Gepubliceerd: 23 november 2023
In de winter is er voor vogels heel wat minder voedsel te vinden in je tuin. Tijd om de vogels in de tuin een handje te helpen. Boswachter Mathiska legt uit hoe je in 5 stappen van je tuin een vogelparadijs maakt.
Stap 1: Kijk welke vogels in jouw tuin zitten
Kijk eerst eens welke vogels je allemaal in en rond je tuin ziet. Ga lekker achter het raam zitten met een vogelboek en een verrekijker (als je die hebt). Of kijk hier hoe je 10 veelvoorkomende tuinvogels herkent. Schrijf op wat je allemaal ziet. Kijk ook goed op de grond en tussen de struiken. Als je weet welke soorten in jouw tuin leven, weet je ook welk voer je ze moet geven en hoe. Want elk vogeltje eet zoals het gebekt is.

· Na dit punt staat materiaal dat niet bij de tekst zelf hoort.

**src/rtl/ddr_pkg.sv**
```systemverilog
// Shared constants for the pad input conditioner: button indices,
// channel count and the default debounce window.
package ddr_pkg;
   localparam int NUM_BTNS         = 4;
   localparam int BTN_U            = 3;
   localparam int BTN_D            = 2;
   localparam int BTN_L            = 1;
   localparam int BTN_R            = 0;
   // 20 ms at 25 MHz
   localparam int DEBOUNCE_DEFAULT = 500000;
endpackage

```
**src/rtl/btn_debounce.sv**
```systemverilog
// One button channel: 2-flop synchronizer, stable-sample counter,
// debounced level, frame-consumed press flag and sticky overrun flag.
module btn_debounce
   import ddr_pkg::*;
#(
   parameter int DEBOUNCE_CYCLES = DEBOUNCE_DEFAULT
) (
   input  logic clk,
   input  logic reset,
   input  logic btn_raw,
   input  logic frame_tick,
   output logic btn_press,
   output logic btn_level,
   output logic press_overrun
);

   localparam int CW = $clog2(DEBOUNCE_CYCLES);
   localparam logic [CW-1:0] CNT_LAST = CW'(DEBOUNCE_CYCLES - 1);

   logic          s1;
   logic          s2;
   logic [CW-1:0] cnt;
   logic          differ;
   logic          accept;
   logic          rise;

   assign differ = (s2 != btn_level);
   assign accept = differ && (cnt == CNT_LAST);
   assign rise   = accept && s2;

   always_ff @(posedge clk) begin
      if (!reset) begin
         s1            <= 1'b0;
         s2            <= 1'b0;
         cnt           <= '0;
         btn_level     <= 1'b0;
         btn_press     <= 1'b0;
         press_overrun <= 1'b0;
      end else begin
         s1 <= btn_raw;
         s2 <= s1;
         if (!differ || accept)
            cnt <= '0;
         else
            cnt <= cnt + 1'b1;
         if (accept)
            btn_level <= s2;
         // A new press beats the consumer's clear on the same edge.
         if (rise)
            btn_press <= 1'b1;
         else if (frame_tick)
            btn_press <= 1'b0;
         if (rise && btn_press && !frame_tick)
            press_overrun <= 1'b1;
      end
   end

endmodule

```
**src/rtl/button_conditioner.sv**
```systemverilog
// Conditions the four pad buttons {U, D, L, R} into debounced levels
// and per-frame press events for the game renderer.
module button_conditioner
   import ddr_pkg::*;
#(
   parameter int DEBOUNCE_CYCLES = DEBOUNCE_DEFAULT
) (
   input  logic                clk,
   input  logic                reset,
   input  logic [NUM_BTNS-1:0] btn_raw,
   input  logic                frame_tick,
   output logic [NUM_BTNS-1:0] btn_press,
   output logic [NUM_BTNS-1:0] btn_level,
   output logic [NUM_BTNS-1:0] press_overrun
);

   for (genvar i = 0; i < NUM_BTNS; i++) begin : g_chan
      btn_debounce #(
         .DEBOUNCE_CYCLES (DEBOUNCE_CYCLES)
      ) u_btn_debounce (
         .clk           (clk),
         .reset         (reset),
         .btn_raw       (btn_raw[i]),
         .frame_tick    (frame_tick),
         .btn_press     (btn_press[i]),
         .btn_level     (btn_level[i]),
         .press_overrun (press_overrun[i])
      );
   end

endmodule

```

Stap 2: Bijvoeren, dit geef je ze in de winter
Richt je voederplek in voor de vogels die in de winter in en rondom je tuin voorkomen. Met een divers aanbod aan voeding kun je veel verschillende soorten vogels je tuin in lokken. Wil je een specifieke vogelsoort je tuin in lokken, maak dan gebruik van het juiste voer. Elke soort heeft zin eigen eetgewoonten.
Mezen
De hele mezenfamilie (o.a. koolmees, pimpelmees en staartmees) houdt van vetbollen (zie hieronder hoe je dit zelf maakt), slingers van ongebrande en ongezoute pinda’s, halve kokosnoten, zonnebloempitten en gewoon vogelstrooivoer. Mezen komen af op voedertafels, voederhuisjes of een voederbuis die in een boom of struik hangt. Naast mezen kun je hier ook halsbandparkieten mee aantrekken en soms ook de groene specht.
Mussen en vinken
Mussen zoals huismus en ringmus zoeken hun voedsel vooral op de grond. Het meest zie je ze onder de voedersilo of -tafel, waar ze de restjes oppikken of onder de struiken. Ook de vinkenfamilie zul je daar aantreffen: gewone vink, putter, groenling en soms vliegen er ook sijsjes of kepen mee. Als je geluk hebt, zie je de prachtige goudvink (niet goud maar prachtig karmozijnrood) of de forse appelvink. Ze houden het meeste van onkruidzaden, gemengd strooizaad en zonnebloempitten. De houtduif en Turkse tortels pikken graag een zaadje mee.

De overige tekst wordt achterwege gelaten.